Deste modo, impunha-se ao Mmº Juiz analisar e decidir o aludido pedido de apensação, pedido que, como tem sido frisado pela jurisprudência do STA, pode e deve ser acolhido caso se mostrem verificados os respetivos pressupostos legais, e que pode e deve ser ordenada (até oficiosamente) no despacho liminar, em qualquer momento antes de ser designada data para julgamento ou antes da prolação do despacho a que se refere o art.º 64º do RGCO – cfr., entre outros, os acórdãos do STA de 17/06/2015, no proc. nº 0137/15, de 28/10/2015, no proc. nº 069/15, de 15/11/2017 no proc. nº 01026/17, de 20/03/2019, no proc. nº 01895/17, de 29/05/2017, nos procs. nº 01206/17.9BEPRT e nº 01826/17.1BEBRG, e de 5/06/2019, no proc. nº 02364/17.8BEPRT.

Como se deixou frisado no acórdão proferido no processo nº 0137/15, «o facto de não se ter ordenado a apensação de todos os processos na fase administrativa, não impede que seja ordenada essa mesma apensação na fase judicial, cfr. artigo 29º nº 2, no despacho liminar ou em qualquer momento, antes de ser designada data para o julgamento ou antes da prolação da decisão por mero despacho, cfr. artigo 64º do RGIMOS e 82º do RGIT. // Nesta medida, incumbe ao juiz a quem compete o julgamento das impugnações das decisões administrativas, apreciar da aplicabilidade do disposto naquele artigo 25º do CPP, configurando-se, assim, o reconhecimento da conexão de processos e a determinação da apensação dos mesmos como um dever e não como uma faculdade que é concedida ao juiz, tudo em vista da melhor realização da justiça e da economia de meios.».

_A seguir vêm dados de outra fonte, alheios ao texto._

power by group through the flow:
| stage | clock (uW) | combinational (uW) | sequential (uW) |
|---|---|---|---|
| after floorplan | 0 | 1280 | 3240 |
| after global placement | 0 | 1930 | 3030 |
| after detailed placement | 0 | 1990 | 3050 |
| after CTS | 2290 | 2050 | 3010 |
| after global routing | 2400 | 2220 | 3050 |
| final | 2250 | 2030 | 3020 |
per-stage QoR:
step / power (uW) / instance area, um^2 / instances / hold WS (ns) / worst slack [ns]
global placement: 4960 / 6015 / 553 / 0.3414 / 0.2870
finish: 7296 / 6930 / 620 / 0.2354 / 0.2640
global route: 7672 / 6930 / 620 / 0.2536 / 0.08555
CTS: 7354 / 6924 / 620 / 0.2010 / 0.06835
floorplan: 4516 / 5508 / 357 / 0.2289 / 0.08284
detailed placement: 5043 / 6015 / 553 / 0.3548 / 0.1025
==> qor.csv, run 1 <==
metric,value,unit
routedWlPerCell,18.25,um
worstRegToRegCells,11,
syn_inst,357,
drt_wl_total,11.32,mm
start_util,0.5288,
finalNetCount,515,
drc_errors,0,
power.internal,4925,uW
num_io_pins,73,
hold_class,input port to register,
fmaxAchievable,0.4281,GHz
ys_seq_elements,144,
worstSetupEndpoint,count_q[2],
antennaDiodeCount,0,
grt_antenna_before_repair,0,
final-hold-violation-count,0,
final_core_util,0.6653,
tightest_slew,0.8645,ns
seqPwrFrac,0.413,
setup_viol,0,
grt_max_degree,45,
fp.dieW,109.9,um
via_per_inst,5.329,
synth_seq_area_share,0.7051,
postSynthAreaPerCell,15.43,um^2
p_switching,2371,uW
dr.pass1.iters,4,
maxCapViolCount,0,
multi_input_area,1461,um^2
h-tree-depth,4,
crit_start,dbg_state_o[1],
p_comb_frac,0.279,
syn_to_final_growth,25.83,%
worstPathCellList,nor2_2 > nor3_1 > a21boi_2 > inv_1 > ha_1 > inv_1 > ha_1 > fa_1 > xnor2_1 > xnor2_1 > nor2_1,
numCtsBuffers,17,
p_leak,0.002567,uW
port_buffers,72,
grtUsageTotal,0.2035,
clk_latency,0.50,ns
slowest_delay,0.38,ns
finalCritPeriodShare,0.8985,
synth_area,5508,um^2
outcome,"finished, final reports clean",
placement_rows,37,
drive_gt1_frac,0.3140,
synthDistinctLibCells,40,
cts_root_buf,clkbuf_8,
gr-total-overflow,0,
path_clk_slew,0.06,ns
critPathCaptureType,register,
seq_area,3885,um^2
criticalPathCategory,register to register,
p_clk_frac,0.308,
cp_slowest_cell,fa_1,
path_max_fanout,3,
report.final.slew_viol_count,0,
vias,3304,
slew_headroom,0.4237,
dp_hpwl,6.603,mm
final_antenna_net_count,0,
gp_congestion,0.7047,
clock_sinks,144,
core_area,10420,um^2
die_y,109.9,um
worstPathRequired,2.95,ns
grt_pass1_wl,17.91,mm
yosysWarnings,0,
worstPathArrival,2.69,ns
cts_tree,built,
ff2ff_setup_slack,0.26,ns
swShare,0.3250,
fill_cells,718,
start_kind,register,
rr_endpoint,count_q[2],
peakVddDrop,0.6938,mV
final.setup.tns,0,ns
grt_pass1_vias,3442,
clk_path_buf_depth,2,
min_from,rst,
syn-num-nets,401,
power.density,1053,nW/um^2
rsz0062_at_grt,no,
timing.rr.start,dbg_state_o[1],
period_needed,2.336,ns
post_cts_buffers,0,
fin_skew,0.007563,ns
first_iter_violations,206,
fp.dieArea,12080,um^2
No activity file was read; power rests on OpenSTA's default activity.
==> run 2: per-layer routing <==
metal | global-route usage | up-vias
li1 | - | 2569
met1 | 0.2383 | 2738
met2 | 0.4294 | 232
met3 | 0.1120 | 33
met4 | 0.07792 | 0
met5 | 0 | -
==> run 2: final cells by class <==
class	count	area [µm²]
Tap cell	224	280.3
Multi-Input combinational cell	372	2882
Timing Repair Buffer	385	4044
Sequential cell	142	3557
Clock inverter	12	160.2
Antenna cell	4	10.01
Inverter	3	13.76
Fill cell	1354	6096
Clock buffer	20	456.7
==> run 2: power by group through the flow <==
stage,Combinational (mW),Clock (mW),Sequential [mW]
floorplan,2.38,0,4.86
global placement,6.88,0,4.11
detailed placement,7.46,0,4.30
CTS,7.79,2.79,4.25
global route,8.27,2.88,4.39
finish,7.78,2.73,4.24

Razão por que se impõe conceder provimento ao recurso e revogar o despacho recorrido, o qual deve ser substituído por outro que aprecie e decida o pedido de apensação dos dois processos de contra-ordenação e, no caso do seu deferimento, que conheça, se a tal nada mais obstar, do mérito do recurso impugnatório das decisões que neles foram proferidas.

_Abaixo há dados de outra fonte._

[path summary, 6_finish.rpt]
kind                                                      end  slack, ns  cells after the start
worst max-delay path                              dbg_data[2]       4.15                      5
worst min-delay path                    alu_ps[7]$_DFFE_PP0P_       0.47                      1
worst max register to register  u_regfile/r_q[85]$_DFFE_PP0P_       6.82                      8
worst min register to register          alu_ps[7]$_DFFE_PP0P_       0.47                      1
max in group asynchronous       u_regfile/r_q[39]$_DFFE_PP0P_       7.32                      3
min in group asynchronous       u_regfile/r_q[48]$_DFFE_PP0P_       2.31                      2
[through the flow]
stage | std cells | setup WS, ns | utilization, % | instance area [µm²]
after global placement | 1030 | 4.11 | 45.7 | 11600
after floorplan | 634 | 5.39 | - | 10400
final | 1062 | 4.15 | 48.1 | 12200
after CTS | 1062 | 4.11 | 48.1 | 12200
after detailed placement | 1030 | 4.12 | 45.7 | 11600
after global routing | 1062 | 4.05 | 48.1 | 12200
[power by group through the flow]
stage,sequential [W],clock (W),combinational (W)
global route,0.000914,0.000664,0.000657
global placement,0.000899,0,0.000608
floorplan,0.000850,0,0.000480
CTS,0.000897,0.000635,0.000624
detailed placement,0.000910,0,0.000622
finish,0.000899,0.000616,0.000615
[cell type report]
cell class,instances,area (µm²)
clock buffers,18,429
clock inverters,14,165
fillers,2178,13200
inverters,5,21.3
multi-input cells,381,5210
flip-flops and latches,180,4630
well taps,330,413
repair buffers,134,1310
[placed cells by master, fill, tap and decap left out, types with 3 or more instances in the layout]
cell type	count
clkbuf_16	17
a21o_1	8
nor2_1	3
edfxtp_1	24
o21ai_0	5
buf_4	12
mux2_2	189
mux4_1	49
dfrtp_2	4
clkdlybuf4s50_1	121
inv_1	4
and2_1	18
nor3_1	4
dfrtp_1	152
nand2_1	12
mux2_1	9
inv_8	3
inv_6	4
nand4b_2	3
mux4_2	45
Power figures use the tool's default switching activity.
<file path="config.mk">
export PLATFORM = sky130hd
export DESIGN_NAME = rr_mux41_arbiter_flat
export DESIGN_NICKNAME = d
export VERILOG_FILES = /design/src/rtl/rr_mux41_arbiter_if.sv /design/src/rtl/rr_mux41_arbiter.sv /design/src/flat_wrapper.sv
export SDC_FILE = /design/constraint.sdc
export NUM_CORES = 1
export LEC_CHECK = 0
export BUFFER_PORTS_ARGS = -buffer_cell sky130_fd_sc_hd__buf_2
export CORE_MARGIN = 8
export CORE_UTILIZATION = 53
export DETAILED_ROUTE_END_ITERATION = 8
export PLACE_DENSITY_LB_ADDON = 0.08
export SLEW_MARGIN = 30
export SYNTH_ARGS = -nofsm -noshare
export SYNTH_HDL_FRONTEND = slang
export SYNTH_SLANG_ARGS = --single-unit
</file>
<file path="constraint.sdc">
create_clock -name clk -period 3.8 [get_ports clk]
set_input_delay 0.76 -clock clk [delete_from_list [all_inputs] [get_ports clk]]
set_output_delay 0.76 -clock clk [all_outputs]
set_load 0.02 [all_outputs]
</file>
<file path="src/rtl/rr_mux41_arbiter_if.sv">
// Handshake/bus bundle between four producer lanes, the arbiter and a single consumer.
interface rr_mux41_arbiter_if #(
  parameter int W = 1
);
  logic [3:0]     req;
  logic [4*W-1:0] d;
  logic           rdy;
  logic [3:0]     gnt;
  logic [1:0]     sel;
  logic           valid;
  logic [W-1:0]   o;
  logic [3:0]     hold_cnt;

  modport master (
    output req, d, rdy,
    input  gnt, sel, valid, o, hold_cnt
  );

  modport slave (
    input  req, d, rdy,
    output gnt, sel, valid, o, hold_cnt
  );
endinterface

</file>
<file path="src/rtl/rr_mux41_arbiter.sv">
// Round-robin 4:1 lane arbiter: 1-cycle req->gnt, grant held for up to MAX_HOLD transfers, stalls while rdy=0.
// Defining RR_MUX41_PRIO0_EN makes lane 0 an urgent lane that wins every arbitration and preempts after one transfer.
module rr_mux41_arbiter #(
  parameter int W        = 1,
  parameter int MAX_HOLD = 4
) (
  input logic               clk,
  input logic               rst_n,
  rr_mux41_arbiter_if.slave bus
);

  localparam logic [0:0] ST_IDLE  = 1'b0;
  localparam logic [0:0] ST_GRANT = 1'b1;
  localparam logic [3:0] LP_MAX   = 4'(MAX_HOLD);

  logic [0:0] r_state;
  logic [1:0] r_sel;
  logic [1:0] r_last;
  logic [3:0] r_gnt;
  logic [3:0] r_hold;

  logic [0:0]   w_nxt_state;
  logic [1:0]   w_nxt_sel;
  logic [1:0]   w_nxt_last;
  logic [3:0]   w_nxt_hold;
  logic [3:0]   w_sel_oh;
  logic [3:0]   w_others;
  logic         w_other;
  logic         w_xfer;
  logic         w_at_lim;
  logic         w_release;
  logic         w_urgent;
  logic [1:0]   w_rel_last;
  logic [W-1:0] w_lane [4];

  // Search order is last+1 .. last+4 (mod 4), so the previous owner is tried last.
  function automatic logic [1:0] f_pick(input logic [3:0] r, input logic [1:0] last);
    logic [1:0] idx;
    logic       found;
    f_pick = last;
    found  = 1'b0;
    for (int i = 1; i <= 4; i++) begin
      idx = last + 2'(i);
      if (!found && r[idx]) begin
        f_pick = idx;
        found  = 1'b1;
      end
    end
`ifdef RR_MUX41_PRIO0_EN
    if (r[0]) f_pick = 2'd0;
`endif
  endfunction

  assign w_sel_oh = 4'b0001 << r_sel;
  assign w_others = bus.req & ~w_sel_oh;
  assign w_other  = |w_others;
  assign w_xfer   = (r_state == ST_GRANT) && bus.rdy;
  assign w_at_lim = w_xfer && ((r_hold + 4'd1) == LP_MAX);

`ifdef RR_MUX41_PRIO0_EN
  assign w_urgent   = w_xfer && (r_sel != 2'd0) && bus.req[0];
  assign w_rel_last = (r_sel == 2'd0) ? r_last : r_sel;
`else
  assign w_urgent   = 1'b0;
  assign w_rel_last = r_sel;
`endif

  assign w_release = !bus.req[r_sel] || (w_at_lim && w_other) || w_urgent;

  always_comb begin
    w_nxt_state = r_state;
    w_nxt_sel   = r_sel;
    w_nxt_last  = r_last;
    w_nxt_hold  = r_hold;
    case (r_state)
      ST_IDLE: begin
        if (|bus.req) begin
          w_nxt_state = ST_GRANT;
          w_nxt_sel   = f_pick(bus.req, r_last);
          w_nxt_hold  = 4'd0;
        end
      end
      default: begin
        if (w_release) begin
          w_nxt_last = w_rel_last;
          w_nxt_hold = 4'd0;
          if (w_other) w_nxt_sel = f_pick(w_others, w_rel_last);
          else         w_nxt_state = ST_IDLE;
        end else if (w_xfer) begin
          // At the limit with nobody else waiting, the owner keeps the lane and the count restarts.
          w_nxt_hold = w_at_lim ? 4'd0 : (r_hold + 4'd1);
        end
      end
    endcase
  end

  always_ff @(posedge clk or negedge rst_n) begin
    if (!rst_n) begin
      r_state <= ST_IDLE;
      r_sel   <= 2'd0;
      r_last  <= 2'd3;
      r_gnt   <= 4'd0;
      r_hold  <= 4'd0;
    end else begin
      r_state <= w_nxt_state;
      r_sel   <= w_nxt_sel;
      r_last  <= w_nxt_last;
      r_hold  <= w_nxt_hold;
      r_gnt   <= (w_nxt_state == ST_GRANT) ? (4'b0001 << w_nxt_sel) : 4'b0000;
    end
  end

  for (genvar k = 0; k < 4; k++) begin : g_lane
    assign w_lane[k] = bus.d[k*W +: W];
  end

  assign bus.gnt      = r_gnt;
  assign bus.sel      = r_sel;
  assign bus.valid    = (r_state == ST_GRANT);
  assign bus.o        = (r_state == ST_GRANT) ? w_lane[r_sel] : '0;
  assign bus.hold_cnt = r_hold;

endmodule

</file>
<file path="src/flat_wrapper.sv">
// flat-port wrapper written by rule: the top's interface ports become plain ports
module rr_mux41_arbiter_flat 
#(
  parameter int W        = 1,
  parameter int MAX_HOLD = 4
)
  (clk, rst_n, bus_req, bus_d, bus_rdy, bus_gnt, bus_sel, bus_valid, bus_o, bus_hold_cnt);
  rr_mux41_arbiter_if #(.W(W)) bus_i ();
  input logic clk;
  input logic rst_n;
  input wire logic [$bits(bus_i.req)-1:0] bus_req;
  input wire logic [$bits(bus_i.d)-1:0] bus_d;
  input wire logic [$bits(bus_i.rdy)-1:0] bus_rdy;
  output wire logic [$bits(bus_i.gnt)-1:0] bus_gnt;
  output wire logic [$bits(bus_i.sel)-1:0] bus_sel;
  output wire logic [$bits(bus_i.valid)-1:0] bus_valid;
  output wire logic [$bits(bus_i.o)-1:0] bus_o;
  output wire logic [$bits(bus_i.hold_cnt)-1:0] bus_hold_cnt;
  assign bus_i.req = bus_req;
  assign bus_i.d = bus_d;
  assign bus_i.rdy = bus_rdy;
  assign bus_gnt = bus_i.gnt;
  assign bus_sel = bus_i.sel;
  assign bus_valid = bus_i.valid;
  assign bus_o = bus_i.o;
  assign bus_hold_cnt = bus_i.hold_cnt;
  rr_mux41_arbiter #(.W(W), .MAX_HOLD(MAX_HOLD)) u_core (.clk(clk), .rst_n(rst_n), .bus(bus_i));
endmodule
</file>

4. Face ao exposto, acordam os juízes da Secção de Contencioso Tributário do Supremo Tribunal Administrativo em conceder provimento ao recurso, revogar o despacho recorrido e determinar a baixa dos autos ao tribunal de 1ª instância para os efeitos supra referidos.
Sem custas.

Lisboa, 11 de Setembro de 2019. – Dulce Neto (relatora) – Aragão Seia – Ascensão Lopes.